Mon. Not. R. Astron. Soc., 453, 1799-1819 (2015/October-3)
The role of environment in the evolution of dwarf irregular galaxies: a comparison of UBVR and Hα photometry.
Abstract (from CDS):
The star formation properties of 33 dwarf irregular galaxies that reside in differing local and global environments are investigated through UBVR and Hα photometry. Local environment is defined by the local galaxy number density, where high indicates at least one neighbour within 200 kpc and low indicates no neighbours within 1 Mpc. Global environment is classified as either field or group/cluster. Dwarf irregular galaxies are ideal candidates for a study on the role of environment in galaxy evolution due to their shallow gravitational potentials. Galaxies in local high-density environments are found to have brighter central and effective surface brightnesses, while those in global high-density environments have brighter absolute magnitudes, central and effective surface brightnesses, and higher star formation rates.
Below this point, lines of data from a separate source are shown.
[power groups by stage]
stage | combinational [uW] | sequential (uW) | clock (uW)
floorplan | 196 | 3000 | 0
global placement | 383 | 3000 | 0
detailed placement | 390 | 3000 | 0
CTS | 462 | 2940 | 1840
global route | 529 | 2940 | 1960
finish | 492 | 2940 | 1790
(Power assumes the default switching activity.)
**src/design/scm_pkg.sv**
```systemverilog
// package: register map, field layout and command codes of the sdram command-mode block
package scm_pkg;

	// ----------------------------------------
	// register map
	// ----------------------------------------
	localparam logic [7:0]  SCM_CTRL_OFFSET     = 8'h54;
	localparam logic [15:0] SCM_CTRL_RESET      = 16'h0000;
	localparam logic [15:0] SCM_CTRL_WRITE_MASK = 16'h0030;
	localparam logic [15:0] SCM_CTRL_READ_MASK  = 16'h01f0;
	localparam logic [15:0] SCM_UNMAPPED_DATA   = 16'h0000;

	// ----------------------------------------
	// field positions
	// ----------------------------------------
	localparam int SCM_MODE_LSB = 6;
	localparam int SCM_MODE_MSB = 8;
	localparam int SCM_CAS_BIT  = 4;
	localparam int SCM_RCO_BIT  = 5;

	// ----------------------------------------
	// command-mode codes
	// ----------------------------------------
	typedef enum logic [2:0] {
		SCM_NORMAL_MODE       = 3'h0,
		SCM_IDLE_COMMAND_MODE = 3'h1,
		SCM_PRECHARGE_ALL     = 3'h2,
		SCM_MODE_PROGRAM      = 3'h3,
		SCM_REFRESH_CYCLE     = 3'h4
	} scm_mode_type;

	// ----------------------------------------
	// sdram command encodings {ras_n, cas_n, we_n}
	// ----------------------------------------
	typedef enum logic [2:0] {
		SCM_CMD_ACTIVE    = 3'h3,
		SCM_CMD_READ      = 3'h5,
		SCM_CMD_WRITE     = 3'h4,
		SCM_CMD_PRECHARGE = 3'h2,
		SCM_CMD_REFRESH   = 3'h1,
		SCM_CMD_LOAD_MODE = 3'h0,
		SCM_CMD_NOP       = 3'h7
	} scm_cmd_type;

	// precharge-all is flagged by this address line
	localparam int         SCM_ALL_BANKS_BIT = 10;
	localparam logic [2:0] SCM_CMD_IDLE      = 3'h7;

endpackage

```
**src/design/scm_cmd_select.sv**
```systemverilog
// command translator: maps a processor dram cycle to one sdram command per the selected mode
`timescale 1ns/1ps

module scm_cmd_select
	import scm_pkg::*;
#(
	parameter int ADDR_W = 12
) (
	// mode
	input  wire logic [2:0]        mode_in,
	// normal-path command
	input  wire logic [2:0]        normal_cmd_in,
	input  wire logic [ADDR_W-1:0] normal_addr_in,
	// host-derived address
	input  wire logic [ADDR_W-1:0] host_addr_in,
	// translated command
	output logic      [2:0]        cmd_out,
	output logic      [ADDR_W-1:0] addr_out,
	output logic                   special_out
);

	// ----------------------------------------
	// translation
	// ----------------------------------------
	always_comb begin
		cmd_out     = normal_cmd_in;
		addr_out    = normal_addr_in;
		special_out = 1'b1;
		case (mode_in)
			SCM_IDLE_COMMAND_MODE: begin
				cmd_out  = SCM_CMD_NOP;
				addr_out = host_addr_in;
			end
			SCM_PRECHARGE_ALL: begin
				cmd_out  = SCM_CMD_PRECHARGE;
				addr_out = host_addr_in;
				addr_out[SCM_ALL_BANKS_BIT] = 1'b1;
			end
			SCM_MODE_PROGRAM: begin
				cmd_out  = SCM_CMD_LOAD_MODE;
				addr_out = host_addr_in;
			end
			SCM_REFRESH_CYCLE: begin
				cmd_out  = SCM_CMD_REFRESH;
				addr_out = host_addr_in;
			end
			default: begin
				// normal and reserved codes pass the ordinary access
				special_out = 1'b0;
			end
		endcase
	end

endmodule

```
**src/design/scm_sdram_command_mode.sv**
```systemverilog
// sdram command-mode selector: control register and command issue toward the memory interface
//
// Added by the designer: the plain strobed port.
`timescale 1ns/1ps

module scm_sdram_command_mode
	import scm_pkg::*;
#(
	parameter int ADDR_W = 12
) (
	// clock and reset
	input  wire logic              clk_in,
	input  wire logic              srst_in,
	// register port
	input  wire logic [7:0]        reg_addr_in,
	input  wire logic [15:0]       reg_wdata_in,
	input  wire logic              reg_wr_in,
	input  wire logic              reg_rd_in,
	output logic      [15:0]       reg_rdata_out,
	// processor dram cycle
	input  wire logic              cpu_dram_req_in,
	input  wire logic              cpu_dram_write_in,
	input  wire logic [ADDR_W-1:0] cpu_mem_addr_in,
	// memory interface
	output logic      [ADDR_W-1:0] memory_address_lines_out,
	output logic                   ras_n_out,
	output logic                   cas_n_out,
	output logic                   we_n_out,
	// status
	output logic      [2:0]        special_command_mode_field_out,
	output logic                   cas_latency_select_out,
	output logic                   special_cycle_out
);

	// ----------------------------------------
	// control register
	// ----------------------------------------
	logic [2:0]        mode_field;
	logic [15:0]       ctrl_low;
	logic [2:0]        sel_cmd;
	logic [ADDR_W-1:0] sel_addr;
	logic              sel_special;
	logic [2:0]        normal_cmd;

	function automatic logic ctrl_hit(input logic [7:0] a);
		ctrl_hit = (a == SCM_CTRL_OFFSET);
	endfunction

	always_ff @(posedge clk_in) begin
		if (srst_in) begin
			mode_field <= SCM_CTRL_RESET[SCM_MODE_MSB:SCM_MODE_LSB];
		end else if (reg_wr_in && ctrl_hit(reg_addr_in)) begin
			mode_field <= reg_wdata_in[SCM_MODE_MSB:SCM_MODE_LSB];
		end
	end

	// cas latency and ras-to-cas override bits kept beside the mode field
	always_ff @(posedge clk_in) begin
		if (srst_in) begin
			ctrl_low <= SCM_CTRL_RESET & SCM_CTRL_WRITE_MASK;
		end else if (reg_wr_in && ctrl_hit(reg_addr_in)) begin
			ctrl_low <= reg_wdata_in & SCM_CTRL_WRITE_MASK;
		end
	end

	// read data one cycle after the strobe, zero elsewhere
	always_ff @(posedge clk_in) begin
		if (srst_in) begin
			reg_rdata_out <= SCM_UNMAPPED_DATA;
		end else if (reg_rd_in && ctrl_hit(reg_addr_in)) begin
			reg_rdata_out <= {7'h00, mode_field, 6'h00} | ctrl_low;
		end else begin
			reg_rdata_out <= SCM_UNMAPPED_DATA;
		end
	end

	assign special_command_mode_field_out = mode_field;
	// zero selects latency three; mode programming drives the host address unchanged, without this bit on address line 4
	assign cas_latency_select_out = ctrl_low[SCM_CAS_BIT];

	// ----------------------------------------
	// command selection
	// ----------------------------------------
	always_comb begin
		normal_cmd = cpu_dram_write_in ? SCM_CMD_WRITE : SCM_CMD_READ;
	end

	scm_cmd_select #(
		.ADDR_W(ADDR_W)
	) u_sel (
		.mode_in        (mode_field),
		.normal_cmd_in  (normal_cmd),
		.normal_addr_in (cpu_mem_addr_in),
		.host_addr_in   (cpu_mem_addr_in),
		.cmd_out        (sel_cmd),
		.addr_out       (sel_addr),
		.special_out    (sel_special)
	);

	// ----------------------------------------
	// memory interface drive
	// ----------------------------------------
	always_ff @(posedge clk_in) begin
		if (srst_in) begin
			{ras_n_out, cas_n_out, we_n_out} <= SCM_CMD_IDLE;
			memory_address_lines_out         <= '0;
			special_cycle_out                <= 1'b0;
		end else if (cpu_dram_req_in) begin
			{ras_n_out, cas_n_out, we_n_out} <= sel_cmd;
			memory_address_lines_out         <= sel_addr;
			special_cycle_out                <= sel_special;
		end else begin
			{ras_n_out, cas_n_out, we_n_out} <= SCM_CMD_IDLE;
			special_cycle_out                <= 1'b0;
		end
	end

	// ----------------------------------------
	// checks
	// ----------------------------------------
	// command pins gathered for the checks below
	logic [2:0] issued_cmd;

	assign issued_cmd = {ras_n_out, cas_n_out, we_n_out};
endmodule

```
**config.mk**
```make
export PLATFORM = sky130hd
export DESIGN_NAME = scm_sdram_command_mode
export DESIGN_NICKNAME = d
export VERILOG_FILES = /design/src/design/scm_pkg.sv /design/src/design/scm_cmd_select.sv /design/src/design/scm_sdram_command_mode.sv
export SDC_FILE = /design/constraint.sdc
export NUM_CORES = 1
export LEC_CHECK = 0
export BUFFER_PORTS_ARGS = -buffer_cell sky130_fd_sc_hd__buf_2
export CORE_MARGIN = 3
export CORE_UTILIZATION = 30
export CTS_CLUSTER_DIAMETER = 50
export DETAILED_ROUTE_END_ITERATION = 10
export HOLD_SLACK_MARGIN = 0.1
export PLACE_DENSITY = 0.61
export SLEW_MARGIN = 40
export SYNTH_ARGS = -nofsm -noshare
export SYNTH_HDL_FRONTEND = slang
export SYNTH_SLANG_ARGS = --single-unit
```
**constraint.sdc**
```tcl
create_clock -name clk_in -period 1.34 [get_ports clk_in]
set_clock_uncertainty 0.15 [all_clocks]
set_input_delay 0.067 -clock clk_in [delete_from_list [all_inputs] [get_ports clk_in]]
set_output_delay 0.067 -clock clk_in [all_outputs]
set_load 0.01 [all_outputs]
```
[After elaboration in Yosys (flattened, before gate mapping)]
Index checks and enable logic that the tools add are counted.
Operators by class
  equality and inequality tests: 5
  shifts and indexed selects: 0
  bitwise logic cells: 3
  mux-type cells: 4
  add/subtract/negate cells: 0
  magnitude comparators: 0
  div/mod/pow operators: 0
  multiply operators: 0
  reduce and logical (&&, ||, !) cells: 5
Operator list (number)
  case mux 3 bit (4 select lines): 1
  two-way mux 11 bit: 1
  OR 9 x 6 -> 9 bit: 1
  equality test 8 x 7 -> 1 bit (second input constant): 1
  equality test 3 x 2 -> 1 bit (second input constant): 2
  OR reduction 2 bit: 2
  OR reduction 4 bit: 1
  equality test 3 x 1 -> 1 bit (second input constant): 1
  equality test 3 bit (second input constant): 1
  logical AND 1 bit: 2
  two-way mux 1 bit: 2
  NOT 1 bit: 2
Word-level totals
  latch bits: 0
  memory bits (read-only): 0
  output and inout bits: 36
  memory bits (writable): 0
  memories kept: 0
  bits in registers: 37
  input bits: 42

[Depth between registers and ports, before layout]
  depth after elaboration: 4
  mapped depth: 4
  gate-level depth less buffers: 3

[Hierarchy]
A second synthesis with hierarchy kept.
Unflattened totals
  cells, all modules: 128
  area, all modules: 1352.5 um^2
Modules (own cells, without submodules)
  scm_sdram_command_mode: sequential area each 520.5 um^2, cells an instance 97, area an instance 1053.5 um^2, instances 1
  scm_cmd_select: sequential area each 0.0 um^2, cells an instance 31, area an instance 299.0 um^2, instances 1

[Least setup slack after synthesis]
Ideal clock, no wire load.
  kind: input-to-reg
  start: input reg_addr_in[1]
  end: register ctrl_low[4]
  path slack: 0.036 ns
  stages on the path: 3
  data arrival time: 1.083 ns
  setup time: 0.072 ns
  path through: or4b_4 > nor3_4 > mux2i_1
Between the ends
  longest elaborated chain between the ends: 2
Ends and longest elaborated chain
  start, declared: line scm_sdram_command_mode.sv:15  | input wire logic [7:0] reg_addr_in,
  equality test 8 x 7 -> 1 bit: line scm_sdram_command_mode.sv:46  | ctrl_hit = (a == SCM_CTRL_OFFSET);
  logical AND 1 bit: line scm_sdram_command_mode.sv:61  | end else if (reg_wr_in && ctrl_hit(reg_addr_in)) begin
  end signal, assigned: line scm_sdram_command_mode.sv:60  | ctrl_low <= SCM_CTRL_RESET & SCM_CTRL_WRITE_MASK;
  end signal, assigned: line scm_sdram_command_mode.sv:62  | ctrl_low <= reg_wdata_in & SCM_CTRL_WRITE_MASK;
  end, declared: line scm_sdram_command_mode.sv:39  | logic [15:0] ctrl_low;
Every way passes these cells.
A chain may end at the register's enable or synchronous reset.

[Worst setup path after layout]
  start: input srst_in
  end: register ras_n_out
Between the ends
  longest elaborated chain between the ends: 1
Ends and longest elaborated chain
  start, declared: line scm_sdram_command_mode.sv:13  | input wire logic srst_in,
  OR reduction 2 bit (no line)
  end signal, assigned: line scm_sdram_command_mode.sv:109  | {ras_n_out, cas_n_out, we_n_out} <= sel_cmd;
  end, declared: line scm_sdram_command_mode.sv:26  | output logic ras_n_out,
Every way passes these cells.

==> flow_results.org <==
** Worst setup path
- Data on the critical path arrives at its endpoint at 1.36 ns.
- The worst setup path is captured at a flop.
- Peak per-stage delay on the critical path :: 0.53 ns
- The critical path goes through dlygate4sd3_1 -> buf_2 -> nor2b_1 -> and3_1 -> o21ai_1.
- Data required, critical path :: between 1 and 1.5 ns
- STA classifies the critical path startpoint as an input pin.
- Slowest stage cell on the critical path :: sky130_fd_sc_hd__dlygate4sd3_1
- Critical-path maximum fanout :: 24
- The critical path in this run is classified as input pin to flop.

** STA
- Unrepaired setup endpoints after global routing :: no
- Setup TNS :: 0 ns
- The final-report hold violation count was 0.
- Dividing the final minimum period by the clock period gives 96.2%.
- Timing would allow up to 776 MHz.
- Fin crit period :: 1.29 ns
- Setup violations remaining at the end of the flow were counted as 0.
- The count of final max-slew check failures is 0.

** Power and ir drop
- In this run switching power makes up 23.1% of total power.
- Combinational share of power :: 15.7%
- Per report_power, the clock group accounts for a little over a quarter of the total.
- Total net switching power :: 0.000327 W
- Static leakage :: approximately 0.81 nW
- The internal portion of the total power is 0.00109 W.
- IR analysis of the VDD net gives a maximum drop of roughly 0.00074 V.
- The share of total power dissipated in sequential elements is a little under three fifths.
- Dividing total power by cell area gives a power density of 861 mW/mm2.

** Synth
- After technology mapping, the gate count stands at approximately 110.
- The synthesized design contains 26 register bits.
- Fraction of registers with async set or reset after synthesis :: 0%
- Number of enable flip-flop cells after synthesis :: 0
- Count of yosys warnings during synthesis :: 0
- Among all flip-flop cells after synthesis, the most frequent one is sky130_fd_sc_hd__dfxtp_1.
- Avg Synthesized Cell Area :: 10.1 um2
- After synthesis, flip-flops and latches occupy 47.5% of the total area.
- Post-synth design cell area :: 0.00110 mm2
- The number of different library cells used by synthesis comes to 25.

** Floorplanning
- Core area :: 0.00342 mm2
- Chip width :: 66.4 um
- Row generation in the floorplan step produced 21 rows.
- Effective utilization at floorplan :: 32.1%
- For this design the top-level I/O count stands at 78.
- Die boundary height :: 66.4 um
- The floorplan step defined a die boundary enclosing 0.00441 mm2.

** Global route
- Entering global routing, the biggest net connects 25 pins.
- Global-route usage over all layers :: approximately 12%
- Overflow after GRT :: 0
- Vias in the first global route :: 919
- First-pass GRT wire length :: 3.79 mm
- Antenna violations before repair :: 0

** Cells and area
- Layout overhead on the synthesized area :: 50.0%
- After routing the design area is 0.00164 mm2.
- At the end of the flow, the number of nets in the layout was 229.
- Share of layout cells above drive strength 1 :: 36.6%
- Antenna diodes :: 0

** Min path
- The path class of the tightest hold or removal check is input pin to flop.

** Placement
- During placement, the flow inserted port buffers numbering 55.
- DP HPWL :: 1.91 mm
- Placed inst area :: approximately 0.0014 mm2
- Routability-driven placement congestion ratio :: ~0.67

** Clock tree
- The clock net in this run drives a total of 26 sinks.
- H-tree Lvls :: 1
- The number of hold buffers added after CTS was 22.
- Worst-Skew Late Latency :: 0.31 ns
- TritonCTS built the clock tree.
- Clock-pin slew was measured on the worst setup and hold paths at around 0.13 ns.
- Max Buffers Root-to-Sink :: 2
- Counting the buffers created by CTS gives 3.
- Clock tree synthesis selected as its root buffer the cell sky130_fd_sc_hd__clkbuf_4.

** Drt
- Routed WL :: 2.61 mm
- In the final routed layout, each cell accounts on average for 11.2 um.
- In this run, the number of DRC markers left after iteration 0 of detailed routing was 16.
- Vias per cell :: 4.15
- Post-DRT Antenna Nets :: 0
- After detailed routing, the number of remaining DRC violations is 0.
- Number of search-and-repair iterations in the first detailed-routing pass :: 3
- The routed layout has 962 vias.

** Run status
- The flow ran to the end, and the final reports show no timing, DRC or antenna violations.

** Flow run
- # Max-Cap Violations :: 0
worst max-delay path: cells and delay by family:
family                 cells  cell delay [ns]
buffers and inverters      2             0.79
AO/OA/AOI/OAI              1             0.07
AND/OR/NAND/NOR            2             0.43
registers in the layout, summed over array words and instances, names as in the netlist:
register                        flops
ras_n_out                           1
we_n_out                            1
cas_n_out                           1
ctrl_low                            2
memory_address_lines_out           12
reg_rdata_out                       5
special_cycle_out                   1
special_command_mode_field_out      3
synthesized netlist by cell type (all sizes together), types with 2 or more instances:
master | count | area (um2)
a21oi | 2 | 10.0
and2 | 5 | 31.3
buf | 12 | 87.6
clkbuf | 4 | 15.0
dfxtp | 26 | 521
inv | 2 | 7.50
mux2i | 16 | 160
nand2b | 11 | 68.8
nor2 | 13 | 48.8
nor2b | 2 | 12.5
o21ai | 4 | 20.0
stage by stage:
stage	utilization (%)	power [W]	worst slack [ns]	cells	hold WS (ns)
6_report	48.1	0.00142	0.0510	232	0.0293
5_1_grt	48.1	0.00149	0.0114	232	0.0237
4_1_cts	48.1	0.00144	0.0443	232	0.0209
3_5_place_dp	40.6	0.00100	-0.162	206	0.162
3_3_place_gp	40.6	0.000995	-0.105	206	0.151
2_1_floorplan	-	0.000941	0.0356	118	0.0419
final cells by class:
| cell class | count | area [um2] |
|---|---|---|
| sequential | 26 | 522 |
| inverter | 2 | 7.51 |
| multi-input combinational | 74 | 503 |
| tap | 46 | 57.6 |
| clock buffer | 4 | 36.3 |
| fill | 326 | 1770 |
| timing repair buffer | 80 | 518 |
power groups by stage:
stage | combinational [W] | clock [W] | sequential [W]
6_report | 0.000222 | 0.000385 | 0.000809
5_1_grt | 0.000242 | 0.000437 | 0.000812
4_1_cts | 0.000223 | 0.000405 | 0.000809
3_5_place_dp | 0.000174 | 0 | 0.000826
3_3_place_gp | 0.000170 | 0 | 0.000825
2_1_floorplan | 0.000104 | 0 | 0.000838
layout by cell type, fill, tap and decap left out, drive strengths merged, types with 2 or more instances in the layout:
cell and n:
mux2i 16, nor2 13, dfxtp 26, dlygate4sd3 22
and2 5, nor2b 2, a21oi 2, conb 11
buf 58, inv 2, clkbuf 4, nand2b 11
o21ai 4
worst paths after layout:
check,from,to,cells past startpoint,slack (ns)
worst min-delay path,reg_addr_in[0],special_command_mode_field_out[2]$_SDFFE_PP0P_,4,0.03
worst min register to register,ctrl_low[5]$_SDFFE_PP0P_,reg_rdata_out[5]$_SDFF_PP0_,1,0.33
worst max register to register,special_command_mode_field_out[2]$_SDFFE_PP0P_,ras_n_out$_SDFF_PP1_,3,0.14
worst max-delay path,srst_in,ras_n_out$_SDFF_PP1_,5,0.05
metal layers:
layer / up-vias / part of all wire, % / global-route usage (%)
li1: 485 / - / -
met1: 429 / 37 / 10.3
met2: 44 / 53 / 22.9
met3: 4 / 8.3 / 4.42
met4: 0 / 1.4 / 3.81
met5: - / 0 / 0
kinds of logic (layout without fill, tap and decap cells):
| logic type | Yosys count | after routing | share of synthesized area (%) |
|---|---|---|---|
| XOR/XNOR | 1 | 1 | 0.799 |
| flip-flops | 26 | 26 | 47.5 |
| other | 1 | 11 | 0.342 |
| AO/OA/AOI/OAI | 7 | 7 | 3.42 |
| AND/OR/NAND/NOR | 39 | 39 | 23.3 |
| buffers and inverters | 18 | 86 | 10.0 |
| multiplexers | 16 | 16 | 14.6 |
timing repair:
item	CTS	global route
resized for setup	0	1
hold endpoints to repair	25	10
endpoints found under the setup margin	0	1
setup buffers	0	0
Note: power is estimated with default switching activity, not from simulation.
However, no difference is seen among the different environments when considering star formation rates normalized by HI mass. Sérsic profiles were fit to the V- and R-band surface brightness profiles of the galaxies. No correlation exists between structural characteristics and environment. Most optical properties of dwarf irregular galaxies were found to be independent of environment, indicating that cluster membership and proximity to a neighbouring galaxy have no systematic long-term effects on the evolution of the objects in this study. Either environmental effects on dwarf galaxies are too sensitive to specific conditions for environmental trends to occur, or environmental influences result in a morphological evolution (e.g. dwarf irregular evolves to dwarf elliptical), which would not be apparent in a sample of only one morphological type.